Can you pull out each line of the data below that includes the word "synthesized"?

Top of RECORD SET

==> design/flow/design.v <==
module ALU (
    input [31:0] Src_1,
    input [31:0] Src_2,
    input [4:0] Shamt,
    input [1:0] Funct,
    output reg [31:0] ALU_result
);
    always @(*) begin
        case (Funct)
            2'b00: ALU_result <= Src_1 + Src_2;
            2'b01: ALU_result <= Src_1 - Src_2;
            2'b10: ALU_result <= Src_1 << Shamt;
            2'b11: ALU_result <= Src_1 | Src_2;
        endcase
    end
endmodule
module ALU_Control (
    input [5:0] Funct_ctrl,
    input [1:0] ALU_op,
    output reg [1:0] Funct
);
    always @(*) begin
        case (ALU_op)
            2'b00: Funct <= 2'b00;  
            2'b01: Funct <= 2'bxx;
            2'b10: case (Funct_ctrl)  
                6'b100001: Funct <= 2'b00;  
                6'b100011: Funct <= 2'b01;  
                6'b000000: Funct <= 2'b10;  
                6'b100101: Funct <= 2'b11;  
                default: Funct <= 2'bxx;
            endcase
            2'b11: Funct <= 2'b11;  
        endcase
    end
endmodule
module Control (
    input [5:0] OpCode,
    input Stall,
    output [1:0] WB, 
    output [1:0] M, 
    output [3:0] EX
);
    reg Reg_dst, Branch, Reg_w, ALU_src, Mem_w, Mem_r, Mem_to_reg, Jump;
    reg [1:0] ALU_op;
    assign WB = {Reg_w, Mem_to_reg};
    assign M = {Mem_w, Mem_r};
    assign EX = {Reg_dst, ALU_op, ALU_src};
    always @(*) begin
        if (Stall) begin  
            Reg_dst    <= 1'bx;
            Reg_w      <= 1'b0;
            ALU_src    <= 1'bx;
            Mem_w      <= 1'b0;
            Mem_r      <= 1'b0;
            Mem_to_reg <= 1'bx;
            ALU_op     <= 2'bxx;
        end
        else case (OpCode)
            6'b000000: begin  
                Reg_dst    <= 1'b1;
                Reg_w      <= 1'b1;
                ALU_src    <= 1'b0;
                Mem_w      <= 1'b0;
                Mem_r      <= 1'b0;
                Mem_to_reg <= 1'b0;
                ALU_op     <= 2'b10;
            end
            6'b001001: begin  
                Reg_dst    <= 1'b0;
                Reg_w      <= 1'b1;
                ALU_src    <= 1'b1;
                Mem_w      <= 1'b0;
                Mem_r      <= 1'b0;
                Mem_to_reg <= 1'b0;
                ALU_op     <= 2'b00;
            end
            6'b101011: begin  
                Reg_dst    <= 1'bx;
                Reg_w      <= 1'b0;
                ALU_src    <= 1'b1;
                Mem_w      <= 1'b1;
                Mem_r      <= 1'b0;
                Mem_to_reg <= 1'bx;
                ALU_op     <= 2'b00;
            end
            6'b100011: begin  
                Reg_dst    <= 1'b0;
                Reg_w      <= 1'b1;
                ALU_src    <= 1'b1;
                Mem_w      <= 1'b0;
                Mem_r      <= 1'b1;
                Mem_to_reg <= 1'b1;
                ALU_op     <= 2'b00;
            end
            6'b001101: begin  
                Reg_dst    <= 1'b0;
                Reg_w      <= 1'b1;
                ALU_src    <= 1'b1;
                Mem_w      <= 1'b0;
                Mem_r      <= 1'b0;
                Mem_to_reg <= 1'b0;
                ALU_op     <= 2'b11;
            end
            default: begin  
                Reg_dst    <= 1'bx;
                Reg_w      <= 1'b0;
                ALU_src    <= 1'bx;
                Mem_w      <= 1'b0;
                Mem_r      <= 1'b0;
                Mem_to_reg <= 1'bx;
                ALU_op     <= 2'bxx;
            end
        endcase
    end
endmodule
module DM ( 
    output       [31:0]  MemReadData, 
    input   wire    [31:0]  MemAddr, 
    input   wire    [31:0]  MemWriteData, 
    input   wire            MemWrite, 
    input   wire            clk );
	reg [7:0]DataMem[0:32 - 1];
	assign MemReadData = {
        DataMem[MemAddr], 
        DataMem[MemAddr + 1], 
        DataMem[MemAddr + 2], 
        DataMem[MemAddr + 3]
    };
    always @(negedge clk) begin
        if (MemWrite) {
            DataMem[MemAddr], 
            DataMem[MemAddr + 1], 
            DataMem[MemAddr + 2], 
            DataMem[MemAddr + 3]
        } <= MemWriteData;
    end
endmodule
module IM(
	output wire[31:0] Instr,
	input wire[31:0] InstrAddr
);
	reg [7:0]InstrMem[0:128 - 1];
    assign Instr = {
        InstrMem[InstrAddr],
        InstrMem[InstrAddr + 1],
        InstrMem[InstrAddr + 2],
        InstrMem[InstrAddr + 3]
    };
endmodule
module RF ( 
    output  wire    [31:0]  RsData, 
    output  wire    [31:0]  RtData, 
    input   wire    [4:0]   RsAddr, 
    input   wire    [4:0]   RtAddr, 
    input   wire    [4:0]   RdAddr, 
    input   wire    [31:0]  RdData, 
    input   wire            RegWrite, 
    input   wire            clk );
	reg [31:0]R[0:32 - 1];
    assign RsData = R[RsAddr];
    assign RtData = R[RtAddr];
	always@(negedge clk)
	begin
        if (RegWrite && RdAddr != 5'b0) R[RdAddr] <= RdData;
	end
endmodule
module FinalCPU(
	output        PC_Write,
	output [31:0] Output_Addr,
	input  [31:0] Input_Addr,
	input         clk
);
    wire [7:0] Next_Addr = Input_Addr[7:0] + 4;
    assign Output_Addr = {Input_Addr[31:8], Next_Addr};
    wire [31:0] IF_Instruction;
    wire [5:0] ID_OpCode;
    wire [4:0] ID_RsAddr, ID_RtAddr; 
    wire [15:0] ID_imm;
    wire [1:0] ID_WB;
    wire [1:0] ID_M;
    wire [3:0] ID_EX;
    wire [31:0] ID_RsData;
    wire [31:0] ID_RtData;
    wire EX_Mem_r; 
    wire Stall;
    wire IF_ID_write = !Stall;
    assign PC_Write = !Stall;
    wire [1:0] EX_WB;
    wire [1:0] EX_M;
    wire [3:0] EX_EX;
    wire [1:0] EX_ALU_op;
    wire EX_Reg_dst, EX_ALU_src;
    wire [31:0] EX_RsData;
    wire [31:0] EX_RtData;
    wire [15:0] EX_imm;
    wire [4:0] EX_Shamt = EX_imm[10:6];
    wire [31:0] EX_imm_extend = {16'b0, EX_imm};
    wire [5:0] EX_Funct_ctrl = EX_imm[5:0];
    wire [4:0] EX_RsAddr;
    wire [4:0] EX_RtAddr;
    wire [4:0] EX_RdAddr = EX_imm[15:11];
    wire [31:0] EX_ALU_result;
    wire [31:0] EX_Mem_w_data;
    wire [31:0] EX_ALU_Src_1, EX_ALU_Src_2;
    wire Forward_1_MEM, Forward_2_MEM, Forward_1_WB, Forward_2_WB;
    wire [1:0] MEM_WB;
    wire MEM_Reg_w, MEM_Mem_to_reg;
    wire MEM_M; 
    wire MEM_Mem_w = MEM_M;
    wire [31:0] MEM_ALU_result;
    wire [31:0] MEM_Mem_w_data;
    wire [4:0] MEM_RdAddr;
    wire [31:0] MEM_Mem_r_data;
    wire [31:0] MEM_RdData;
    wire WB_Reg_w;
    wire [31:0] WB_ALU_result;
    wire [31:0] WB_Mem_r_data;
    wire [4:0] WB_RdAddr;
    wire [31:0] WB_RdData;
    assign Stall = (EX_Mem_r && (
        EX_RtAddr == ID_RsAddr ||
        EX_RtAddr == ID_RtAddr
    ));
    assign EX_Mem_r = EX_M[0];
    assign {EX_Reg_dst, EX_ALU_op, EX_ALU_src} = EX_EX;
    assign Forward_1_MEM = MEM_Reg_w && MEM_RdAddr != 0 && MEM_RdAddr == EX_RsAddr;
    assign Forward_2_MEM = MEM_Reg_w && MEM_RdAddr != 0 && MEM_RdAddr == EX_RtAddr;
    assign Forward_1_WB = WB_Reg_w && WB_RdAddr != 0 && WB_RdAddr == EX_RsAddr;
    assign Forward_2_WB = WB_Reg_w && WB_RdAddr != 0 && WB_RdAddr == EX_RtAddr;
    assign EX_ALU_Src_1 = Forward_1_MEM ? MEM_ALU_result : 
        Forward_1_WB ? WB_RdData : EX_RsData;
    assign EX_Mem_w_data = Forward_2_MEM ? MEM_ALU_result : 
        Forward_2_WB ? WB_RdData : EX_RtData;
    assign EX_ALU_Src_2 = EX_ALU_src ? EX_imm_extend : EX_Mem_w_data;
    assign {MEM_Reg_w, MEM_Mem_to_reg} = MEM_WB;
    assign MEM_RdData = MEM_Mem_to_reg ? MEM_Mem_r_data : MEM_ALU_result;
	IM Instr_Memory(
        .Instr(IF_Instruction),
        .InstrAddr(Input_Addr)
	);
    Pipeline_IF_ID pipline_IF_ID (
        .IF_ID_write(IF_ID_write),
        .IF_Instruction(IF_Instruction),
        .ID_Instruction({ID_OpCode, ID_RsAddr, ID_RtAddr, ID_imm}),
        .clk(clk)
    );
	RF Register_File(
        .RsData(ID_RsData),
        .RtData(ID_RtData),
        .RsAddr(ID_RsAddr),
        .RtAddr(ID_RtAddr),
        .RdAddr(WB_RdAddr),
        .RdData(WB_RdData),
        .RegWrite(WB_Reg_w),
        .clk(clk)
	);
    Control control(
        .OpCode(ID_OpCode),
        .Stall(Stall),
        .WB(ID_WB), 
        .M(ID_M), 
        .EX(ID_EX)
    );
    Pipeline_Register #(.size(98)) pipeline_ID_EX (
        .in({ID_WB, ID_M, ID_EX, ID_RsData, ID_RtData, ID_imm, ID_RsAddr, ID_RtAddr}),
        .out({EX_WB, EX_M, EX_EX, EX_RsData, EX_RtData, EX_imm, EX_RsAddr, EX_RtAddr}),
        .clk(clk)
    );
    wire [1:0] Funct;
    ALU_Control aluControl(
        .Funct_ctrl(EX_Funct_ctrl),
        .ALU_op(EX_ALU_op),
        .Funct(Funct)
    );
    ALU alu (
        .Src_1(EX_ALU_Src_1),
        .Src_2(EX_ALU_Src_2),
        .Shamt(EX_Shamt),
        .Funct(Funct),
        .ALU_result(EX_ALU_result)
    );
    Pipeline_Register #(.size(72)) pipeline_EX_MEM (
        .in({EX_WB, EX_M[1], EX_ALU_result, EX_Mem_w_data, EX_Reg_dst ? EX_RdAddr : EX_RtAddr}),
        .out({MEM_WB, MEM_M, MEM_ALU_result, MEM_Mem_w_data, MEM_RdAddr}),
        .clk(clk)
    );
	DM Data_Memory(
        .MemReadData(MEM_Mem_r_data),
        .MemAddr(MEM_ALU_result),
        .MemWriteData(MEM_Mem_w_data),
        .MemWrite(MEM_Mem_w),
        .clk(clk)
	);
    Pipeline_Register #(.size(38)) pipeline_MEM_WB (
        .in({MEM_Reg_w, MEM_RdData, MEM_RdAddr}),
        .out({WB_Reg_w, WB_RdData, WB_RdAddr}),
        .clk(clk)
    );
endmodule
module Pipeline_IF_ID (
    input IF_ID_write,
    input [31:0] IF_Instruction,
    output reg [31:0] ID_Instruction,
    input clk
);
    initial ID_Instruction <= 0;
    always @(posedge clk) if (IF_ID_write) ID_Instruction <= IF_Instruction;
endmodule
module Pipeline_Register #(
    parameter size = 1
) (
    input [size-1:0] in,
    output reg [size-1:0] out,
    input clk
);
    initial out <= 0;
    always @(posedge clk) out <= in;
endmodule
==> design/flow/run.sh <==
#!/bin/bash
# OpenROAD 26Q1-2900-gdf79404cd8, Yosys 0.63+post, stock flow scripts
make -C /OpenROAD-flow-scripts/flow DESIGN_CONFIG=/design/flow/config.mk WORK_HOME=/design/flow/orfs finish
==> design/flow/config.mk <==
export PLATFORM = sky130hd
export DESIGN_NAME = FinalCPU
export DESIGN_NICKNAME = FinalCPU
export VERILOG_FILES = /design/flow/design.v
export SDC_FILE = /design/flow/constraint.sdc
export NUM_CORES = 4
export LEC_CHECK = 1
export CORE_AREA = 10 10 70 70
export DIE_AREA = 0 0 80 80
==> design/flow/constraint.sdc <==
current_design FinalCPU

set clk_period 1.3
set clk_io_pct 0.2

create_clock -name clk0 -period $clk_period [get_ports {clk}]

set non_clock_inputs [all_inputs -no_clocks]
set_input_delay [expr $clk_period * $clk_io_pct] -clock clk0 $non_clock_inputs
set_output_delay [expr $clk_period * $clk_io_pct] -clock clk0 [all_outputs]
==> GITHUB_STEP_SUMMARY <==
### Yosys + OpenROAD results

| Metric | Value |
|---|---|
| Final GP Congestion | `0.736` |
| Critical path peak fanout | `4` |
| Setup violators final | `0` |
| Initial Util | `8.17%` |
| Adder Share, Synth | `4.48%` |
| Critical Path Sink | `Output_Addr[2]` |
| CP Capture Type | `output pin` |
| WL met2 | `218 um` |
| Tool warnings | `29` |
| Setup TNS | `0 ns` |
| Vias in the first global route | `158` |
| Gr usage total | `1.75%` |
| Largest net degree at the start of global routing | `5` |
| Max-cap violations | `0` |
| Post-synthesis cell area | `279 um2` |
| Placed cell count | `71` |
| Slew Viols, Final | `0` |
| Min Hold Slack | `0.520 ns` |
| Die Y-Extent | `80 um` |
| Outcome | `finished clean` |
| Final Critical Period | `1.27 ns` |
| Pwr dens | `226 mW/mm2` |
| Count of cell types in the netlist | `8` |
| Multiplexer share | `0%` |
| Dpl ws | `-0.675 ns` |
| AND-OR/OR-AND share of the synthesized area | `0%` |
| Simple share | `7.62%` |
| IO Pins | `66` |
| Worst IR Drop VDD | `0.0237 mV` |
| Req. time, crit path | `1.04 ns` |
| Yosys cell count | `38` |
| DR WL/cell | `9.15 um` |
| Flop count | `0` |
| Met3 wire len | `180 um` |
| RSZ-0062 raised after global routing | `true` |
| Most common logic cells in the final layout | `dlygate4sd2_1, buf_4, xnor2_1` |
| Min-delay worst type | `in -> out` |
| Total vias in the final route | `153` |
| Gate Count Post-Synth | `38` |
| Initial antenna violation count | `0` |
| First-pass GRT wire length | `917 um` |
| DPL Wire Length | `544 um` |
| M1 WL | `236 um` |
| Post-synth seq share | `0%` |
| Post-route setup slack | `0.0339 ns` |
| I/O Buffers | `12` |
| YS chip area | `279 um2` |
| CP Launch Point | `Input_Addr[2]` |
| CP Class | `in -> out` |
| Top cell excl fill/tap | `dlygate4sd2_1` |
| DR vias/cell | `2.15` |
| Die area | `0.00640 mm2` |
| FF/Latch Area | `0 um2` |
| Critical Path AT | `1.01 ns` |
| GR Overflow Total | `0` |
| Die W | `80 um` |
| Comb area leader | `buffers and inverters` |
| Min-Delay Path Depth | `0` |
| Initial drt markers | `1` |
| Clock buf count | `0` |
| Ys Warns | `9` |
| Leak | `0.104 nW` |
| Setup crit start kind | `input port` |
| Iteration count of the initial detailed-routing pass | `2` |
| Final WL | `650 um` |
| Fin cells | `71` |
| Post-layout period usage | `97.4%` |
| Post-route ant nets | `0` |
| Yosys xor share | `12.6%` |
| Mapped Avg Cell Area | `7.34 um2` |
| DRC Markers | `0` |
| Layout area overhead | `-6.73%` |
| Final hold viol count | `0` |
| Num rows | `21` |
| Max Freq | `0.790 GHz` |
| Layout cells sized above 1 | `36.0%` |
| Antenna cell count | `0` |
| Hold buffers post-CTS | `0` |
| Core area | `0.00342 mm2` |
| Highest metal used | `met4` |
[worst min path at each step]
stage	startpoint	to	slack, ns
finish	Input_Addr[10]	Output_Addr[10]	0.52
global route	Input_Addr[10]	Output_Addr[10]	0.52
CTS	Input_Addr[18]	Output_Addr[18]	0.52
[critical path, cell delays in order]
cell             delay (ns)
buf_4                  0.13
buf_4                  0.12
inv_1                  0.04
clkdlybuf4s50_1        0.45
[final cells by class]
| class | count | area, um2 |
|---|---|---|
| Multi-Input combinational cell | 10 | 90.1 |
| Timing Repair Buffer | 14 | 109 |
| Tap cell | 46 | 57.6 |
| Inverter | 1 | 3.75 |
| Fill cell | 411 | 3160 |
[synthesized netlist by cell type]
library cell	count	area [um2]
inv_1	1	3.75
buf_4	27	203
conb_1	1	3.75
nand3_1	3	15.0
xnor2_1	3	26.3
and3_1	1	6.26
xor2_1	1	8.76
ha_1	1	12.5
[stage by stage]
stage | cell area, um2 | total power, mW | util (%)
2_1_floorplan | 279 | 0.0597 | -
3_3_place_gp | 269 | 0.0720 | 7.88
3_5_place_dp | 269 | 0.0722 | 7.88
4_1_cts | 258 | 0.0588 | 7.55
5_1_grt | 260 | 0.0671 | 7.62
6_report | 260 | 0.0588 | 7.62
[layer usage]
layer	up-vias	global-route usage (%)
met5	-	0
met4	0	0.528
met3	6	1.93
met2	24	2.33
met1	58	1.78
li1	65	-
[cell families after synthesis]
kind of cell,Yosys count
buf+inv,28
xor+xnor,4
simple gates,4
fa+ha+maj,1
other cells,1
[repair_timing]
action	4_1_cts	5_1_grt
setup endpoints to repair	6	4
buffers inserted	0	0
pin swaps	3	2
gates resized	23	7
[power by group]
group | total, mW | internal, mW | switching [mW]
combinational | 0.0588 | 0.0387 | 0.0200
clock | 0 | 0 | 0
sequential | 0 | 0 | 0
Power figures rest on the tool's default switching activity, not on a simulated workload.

Bottom of RECORD SET

> **WORKED SOLUTION**:
| AND-OR/OR-AND share of the synthesized area | `0%` |
[synthesized netlist by cell type]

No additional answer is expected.